Figure 5 the relationship between fluorescence and SAM concentration
By observing the graph, we can conclude that the content of SAM is inversely proportional to the amount of fluorescence expressed, and during the reaction, the inhibition of SAM is gradually strengthened and finally stabilized. This verifies the feasibility of the experimental line 2 in principle. And through this data, we can calculate the final expression of green fluorescent protein content according to the content of SAM, and achieve the effect of predicting experimental results.
Conclusion
According to the modeling work of Part 1, we could guarantee that the feasibility verification of gene line. Based on the modeling of two parts, we can also get this conclusion: The input signal was further linear amplified by the ratio of green fluorescent signal. So we succeeded in part 1, providing theoretical basis for the expression group as well as providing theoretical support for the purpose of our team's final testing.
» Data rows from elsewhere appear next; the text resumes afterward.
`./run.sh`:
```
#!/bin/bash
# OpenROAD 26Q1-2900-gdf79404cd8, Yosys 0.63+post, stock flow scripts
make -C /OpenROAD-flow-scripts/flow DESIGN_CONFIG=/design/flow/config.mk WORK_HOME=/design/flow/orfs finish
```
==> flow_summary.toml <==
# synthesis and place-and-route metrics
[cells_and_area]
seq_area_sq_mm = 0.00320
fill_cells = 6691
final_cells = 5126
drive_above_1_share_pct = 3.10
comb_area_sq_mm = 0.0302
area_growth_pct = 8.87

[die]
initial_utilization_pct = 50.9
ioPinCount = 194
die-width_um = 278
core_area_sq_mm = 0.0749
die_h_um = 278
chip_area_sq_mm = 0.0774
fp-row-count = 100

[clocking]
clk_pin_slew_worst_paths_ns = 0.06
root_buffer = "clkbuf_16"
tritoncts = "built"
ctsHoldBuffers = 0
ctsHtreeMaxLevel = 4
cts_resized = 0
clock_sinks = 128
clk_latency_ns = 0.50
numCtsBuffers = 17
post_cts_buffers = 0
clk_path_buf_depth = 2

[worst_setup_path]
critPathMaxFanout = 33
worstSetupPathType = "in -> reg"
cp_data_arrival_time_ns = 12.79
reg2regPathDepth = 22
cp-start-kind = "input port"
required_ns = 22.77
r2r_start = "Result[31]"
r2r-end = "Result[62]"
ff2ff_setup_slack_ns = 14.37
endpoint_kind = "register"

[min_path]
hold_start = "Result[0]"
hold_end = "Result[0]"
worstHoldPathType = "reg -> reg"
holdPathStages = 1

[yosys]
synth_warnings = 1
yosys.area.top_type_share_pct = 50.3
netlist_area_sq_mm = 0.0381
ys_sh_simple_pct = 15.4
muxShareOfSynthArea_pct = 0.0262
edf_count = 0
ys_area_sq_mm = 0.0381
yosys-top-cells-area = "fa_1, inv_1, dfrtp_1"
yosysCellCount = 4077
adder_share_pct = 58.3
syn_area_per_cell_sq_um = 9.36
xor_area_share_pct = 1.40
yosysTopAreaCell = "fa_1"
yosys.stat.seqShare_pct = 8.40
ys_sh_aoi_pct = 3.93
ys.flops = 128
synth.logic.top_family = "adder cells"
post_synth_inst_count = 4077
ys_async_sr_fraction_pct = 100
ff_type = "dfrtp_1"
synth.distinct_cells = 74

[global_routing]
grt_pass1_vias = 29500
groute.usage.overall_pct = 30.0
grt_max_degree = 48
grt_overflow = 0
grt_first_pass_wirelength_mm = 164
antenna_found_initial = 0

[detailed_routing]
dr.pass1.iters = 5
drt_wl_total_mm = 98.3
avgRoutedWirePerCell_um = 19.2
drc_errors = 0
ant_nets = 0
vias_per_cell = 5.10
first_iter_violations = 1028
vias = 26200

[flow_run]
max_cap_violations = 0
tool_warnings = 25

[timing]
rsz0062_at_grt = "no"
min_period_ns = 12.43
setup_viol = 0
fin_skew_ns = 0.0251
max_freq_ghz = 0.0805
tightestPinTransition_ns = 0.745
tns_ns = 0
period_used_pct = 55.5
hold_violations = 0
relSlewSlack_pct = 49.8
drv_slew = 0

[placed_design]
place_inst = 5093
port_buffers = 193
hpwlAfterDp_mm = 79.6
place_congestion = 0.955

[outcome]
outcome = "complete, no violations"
==> design/flow/config.mk <==
export PLATFORM = sky130hd
export DESIGN_NAME = lightchoose
export DESIGN_NICKNAME = lightchoose
export VERILOG_FILES = /design/flow/design.v
export SDC_FILE = /design/flow/constraint.sdc
export NUM_CORES = 4
export LEC_CHECK = 1
export CORE_AREA = 10 10 100 100
export DIE_AREA = 0 0 110 110
==> design/flow/constraint.sdc <==
current_design lightchoose

set clk_period 3.4
set clk_io_pct 0.2

create_clock -name clk0 -period $clk_period [get_ports {clk}]

set non_clock_inputs [all_inputs -no_clocks]
set_input_delay [expr $clk_period * $clk_io_pct] -clock clk0 $non_clock_inputs
set_output_delay [expr $clk_period * $clk_io_pct] -clock clk0 [all_outputs]
==> design/flow/design.v <==
module lightchoose(clk, num, en, selOut);
input clk,en;
input[3:0] num;
output[7:0] selOut;
reg[2:0] light=0;
reg[7:0] selOut;
always@(posedge clk)
begin
	if(en)
	begin
		if(num==4'b0000)
			light<=3'b000;
		case(num)
			4'b0000:
				case(light)
				3'b000:begin selOut<=8'b11111110; light<=0; end
				endcase
			4'b0001:
				case(light)
				3'b000:begin selOut<=8'b11111110; light<=light+1; end
				3'b001:begin selOut<=8'b11111101; light<=0; end
				endcase
			4'b0010:
				case(light)
				3'b000:begin selOut<=8'b11111110; light<=light+1; end
				3'b001:begin selOut<=8'b11111101; light<=light+1; end
				3'b010:begin selOut<=8'b11111011; light<=0; end
				endcase
			4'b0011:
				case(light)
				3'b000:begin selOut<=8'b11111110; light<=light+1; end
				3'b001:begin selOut<=8'b11111101; light<=light+1; end
				3'b010:begin selOut<=8'b11111011; light<=light+1; end
				3'b011:begin selOut<=8'b11110111; light<=0; end
				endcase
			4'b0100:
				case(light)
				3'b000:begin selOut<=8'b11111110; light<=light+1; end
				3'b001:begin selOut<=8'b11111101; light<=light+1; end
				3'b010:begin selOut<=8'b11111011; light<=light+1; end
				3'b011:begin selOut<=8'b11110111; light<=light+1; end
				3'b100:begin selOut<=8'b11101111; light<=0; end
				endcase
			4'b0101:
				case(light)
				3'b000:begin selOut<=8'b11111110; light<=light+1; end
				3'b001:begin selOut<=8'b11111101; light<=light+1; end
				3'b010:begin selOut<=8'b11111011; light<=light+1; end
				3'b011:begin selOut<=8'b11110111; light<=light+1; end
				3'b100:begin selOut<=8'b11101111; light<=light+1; end
				3'b101:begin selOut<=8'b11011111; light<=0; end
				endcase
			4'b0110:
				case(light)
				3'b000:begin selOut<=8'b11111110; light<=light+1; end
				3'b001:begin selOut<=8'b11111101; light<=light+1; end
				3'b010:begin selOut<=8'b11111011; light<=light+1; end
				3'b011:begin selOut<=8'b11110111; light<=light+1; end
				3'b100:begin selOut<=8'b11101111; light<=light+1; end
				3'b101:begin selOut<=8'b11011111; light<=light+1; end
				3'b110:begin selOut<=8'b10111111; light<=0; end
				endcase
			default:
				case(light)
				3'b000:begin selOut<=8'b11111110; light<=light+1; end
				3'b001:begin selOut<=8'b11111101; light<=light+1; end
				3'b010:begin selOut<=8'b11111011; light<=light+1; end
				3'b011:begin selOut<=8'b11110111; light<=light+1; end
				3'b100:begin selOut<=8'b11101111; light<=light+1; end
				3'b101:begin selOut<=8'b11011111; light<=light+1; end
				3'b110:begin selOut<=8'b10111111; light<=light+1; end
				3'b111:begin selOut<=8'b01111111; light<=light+1; end
				endcase
		endcase
	end
end
endmodule
==> design/flow/run.sh <==
#!/bin/bash
# OpenROAD 26Q1-2900-gdf79404cd8, Yosys 0.63+post, stock flow scripts
make -C /OpenROAD-flow-scripts/flow DESIGN_CONFIG=/design/flow/config.mk WORK_HOME=/design/flow/orfs finish
==> qor.rpt <==
=========================================================================================
Post-route cell area                                                         0.00175 sq mm
Number of synthesized register bits                                                    11
Post-synthesis instance total                                                         188
H-tree Lvls                                                                             1
Mean cell area of the mapped netlist                                           7.69 sq um
Hold WC Path Type                                                                 reg2reg
Post-synthesis instance area                                                 0.00145 sq mm
Layout cell share with drive strength beyond 1                                      13.5%
Number of setup buffers added after CTS                                                 0
Detail Route Antenna Nets                                                               0
Pins Over Slew Limit                                                                    0
Area grow syn2layout                                                                20.8%
Via count                                                                            1578
Largest cells by area                                                        sky130_fd_sc_hd__edfxtp_1 23%, sky130_fd_sc_hd__a21oi_1 6.2%, sky130_fd_sc_hd__o21ai_0 5.5%
Hold bufs inserted after CTS                                                            0
Clock sinks                                                                            11
Vias per Instance                                                                    5.23
Critical Path Fanout Max                                                                9
Total clock buffers created by CTS                                                      3
Number of failing setup endpoints in the final timing report                            0
First-pass GRT wire length                                                        7250 um
Highest clock rate                                                              0.382 GHz
Number of design rule violations left after detail routing                              0
Number of buffers on the longest clock path                                             2
Distinct lib cells used                                                                49
Total of cells resized after clock tree synthesis                                       0
Max-cap violation count                                                                 0
Root cell of the clock tree                                                  sky130_fd_sc_hd__clkbuf_8
IO Pins                                                                                14
Cell Pwr Density                                                              355 mW/mm^2
Total negative setup slack                                                           0 ps
Data arrival time of the critical path                                            2590 ps
Average routed wire per standard cell                                             14.6 um
Final estimated routing congestion in global placement                              0.964
Cell area after placement                                                    0.00170 sq mm
Critical path endpoint category                                                      flop
Number of placement rows                                                               32
Top cell type's share of synthesized area                                           22.8%
Total cells reported by yosys after synthesis                                         188
Unrepaired setup endpoints after global routing                                        no
CTS tree                                                                             done
Top cell types by occurrence after synthesis                                 18 x sky130_fd_sc_hd__a21oi_1, 16 x sky130_fd_sc_hd__o21ai_0, 15 x sky130_fd_sc_hd__nand2_1
Number of hold-slack violations in the final timing report                              0
Clk slew on worst S/H paths                                                         60 ps
Share of the core filled with cells in the final layout                             22.4%
Critical path class                                                                in2reg
Clock latency (worst-skew pair)                                                    240 ps
Most instantiated flip-flop cell in the synthesis netlist                    sky130_fd_sc_hd__edfxtp_1
Core area                                                                    0.00781 sq mm
Max rail drop VDD                                                                0.108 mV
Pin count of the biggest net entering global routing                                   24
Placed wire-length estimate after detailed placement                              3160 um
CP Data Required Time                                                             3380 ps
Yosys warning total                                                                     1
Final global-route overflow total                                                       0
YS chip area                                                                 0.00145 sq mm
Buffers on Ports                                                                       13
Transition time at the pin with the least slew margin                              555 ps
Library cell occupying the most area in the post-synthesis netlist           sky130_fd_sc_hd__edfxtp_1
Critical Path Start Type                                                        input pin
Count of warning messages emitted by the tools                                         29
Total routing usage reported by global routing                                      7.30%
Number of synthesized flops with an enable pin                                         11
Max Clock Skew                                                                    11.4 ps
DRC marker count from the first detailed-route iteration                              250
Detailed Route WL                                                                 4420 um
Die X                                                                              110 um
Outcome                                                                         completed
Die boundary height                                                                110 um
Die Size                                                                     0.0121 sq mm
Vias in the first global route                                                       1417
Proportion of register bits with asynchronous set or reset after synthesis             0%
Share of the cycle needed by the critical path after routing                        76.9%
Initial antenna violation count                                                         0
Synth top cell by count                                                      sky130_fd_sc_hd__a21oi_1
Pre-antenna DRT Iters                                                                   5
Time the worst path needs with I/O delays and setup                               2620 ps
Reported leakage power                                                        0.000589 uW
Number of inserted diodes                                                               0
Share of the yosys chip area belonging to registers                                 22.8%
Rel. slew slack                                                                     63.0%
Core utilization before placement                                                   18.5%
=========================================================================================
==> path summary, 6_finish.rpt <==
check                 from       end  slack [ps]  cells after the start
setup / recovery    num[3]  light[2]         780                      7
hold / removal    light[0]  light[0]         860                      2
setup reg to reg  light[1]  light[1]         820                      8
hold reg to reg   light[0]  light[0]         860                      2
==> cells in the final DEF (no fill, tap or decap), types with 2 or more instances in the layout <==
cell type	synthesis	routed
sky130_fd_sc_hd__a21oi_1	18	18
sky130_fd_sc_hd__o21ai_0	16	16
sky130_fd_sc_hd__nand2_1	15	15
sky130_fd_sc_hd__nor2_1	14	14
sky130_fd_sc_hd__clkdlybuf4s50_1	0	13
sky130_fd_sc_hd__edfxtp_1	11	11
sky130_fd_sc_hd__buf_4	0	11
sky130_fd_sc_hd__nand3_1	8	8
sky130_fd_sc_hd__nor3_1	8	8
sky130_fd_sc_hd__nor2b_1	7	7
sky130_fd_sc_hd__nand2b_1	7	7
sky130_fd_sc_hd__ha_1	6	6
sky130_fd_sc_hd__inv_1	5	5
sky130_fd_sc_hd__a31oi_1	4	4
sky130_fd_sc_hd__nand4_1	4	4
sky130_fd_sc_hd__or2_1	3	3
sky130_fd_sc_hd__a22oi_1	3	3
sky130_fd_sc_hd__nand3b_1	3	3
sky130_fd_sc_hd__a32oi_1	3	3
sky130_fd_sc_hd__clkbuf_8	0	3
sky130_fd_sc_hd__a31o_2	2	2
sky130_fd_sc_hd__nor4_1	2	2
sky130_fd_sc_hd__o32ai_1	2	2
sky130_fd_sc_hd__mux2_2	2	2
sky130_fd_sc_hd__o41ai_1	2	2
sky130_fd_sc_hd__mux2i_1	2	2
sky130_fd_sc_hd__a211oi_1	2	2
sky130_fd_sc_hd__o22ai_1	2	2
==> report_power, final <==
group	leakage [uW]	total [uW]	switching (uW)	internal [uW]
Clock	0.0000228	131	48.5	82.2
Sequential	0.0000966	180	9.43	170
Combinational	0.000469	310	182	128
Total	0.000589	620	240	380
==> state kept, by name, indices dropped and copies added (netlist names) <==
| signal | flops |
|---|---|
| light | 3 |
| selOut | 8 |
==> critical path, stage by stage <==
cell and delay (ps):
sky130_fd_sc_hd__clkdlybuf4s50_1 560, sky130_fd_sc_hd__or2_4 340, sky130_fd_sc_hd__or2_1 350, sky130_fd_sc_hd__nand2_4 120
sky130_fd_sc_hd__o22ai_4 70, sky130_fd_sc_hd__a2111oi_4 330, sky130_fd_sc_hd__a32oi_1 140
==> kinds of logic (layout without fill, tap and decap cells) <==
kind of cell / count (synthesis) / in the layout / share of synthesized area (%)
and+or+nand+nor: 78 / 78 / 28.7
buffers and inverters: 21 / 33 / 7.09
adders and majority gates: 6 / 6 / 5.19
AOI/OAI and AO/OA: 68 / 68 / 33.2
muxes: 4 / 4 / 2.94
DFF: 11 / 11 / 22.8
==> routing by layer <==
| layer | routed length [um] | track usage [%] |
|---|---|---|
| met5 | 0 | 0 |
| met4 | 112 | 1.86 |
| met3 | 588 | 2.00 |
| met2 | 1690 | 9.99 |
| met1 | 2030 | 11.0 |
==> final cells by class <==
| cell class | instances | area, sq um |
|---|---|---|
| inverter | 5 | 18.8 |
| timing repair buffer | 24 | 213 |
| sequential | 11 | 330 |
| clock buffer | 4 | 45.0 |
| multi-input combinational | 156 | 1010 |
| tap | 102 | 128 |
| fill | 852 | 6060 |
==> stage by stage <==
step                      setup slack [ps]  hold WS [ps]  power [uW]  cells
after floorplan                        987           703         393    188
after global placement                 606           857         486    298
after detailed placement               537           859         484    298
after CTS                              797           863         619    302
after global routing                   653           901         663    302
final                                  784           864         620    302
No activity file was given, so power comes from the tool's default toggle rates.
Further, we provide the necessary guidance for the success of their subsequent experiments.
Part 2
The second part of the modeling mainly uses the construction simulation gene lines of scheme 2. The concentration of the reaction chain is changed under the condition of constant protein concentration, and the concentration of the product and the reactants are finally determined by the intermediate product and the reaction coefficient. This chart is ultimately used as a function of the overall response to time and applied.
Based on the Michaelis-Menten equation, we constructed the competitive experimental route of the second scheme. The amount of the protein was fixed and the amount of the reaction chain was changed to determine the relationship between the target product and the target product. The relationship between the target product and the reaction chain under different reaction conditions was determined by limiting the reaction constants of the two steps of the reaction.
Figure 6 the relationship between reaction chain and the target product
Given more time, we could make this piece of result play a bigger role among the whole project. Since we have got the relationship between the product and reactant, the next step is to give predictions of the following experiments including the amount of GFP, etc.
Conclusion
According to the modeling work of Part 2, we could get the conclusion that the gene line of scheme 2 is feasible, while also we can get a relationship between product and reactant. Furthermore, we give mathematical proof of gene line of scheme 2, provide a stable theoretical basis for the lab group. If given more time in the future, we can also get a precise relationship between the product we add and theoretical values for subsequent experiments.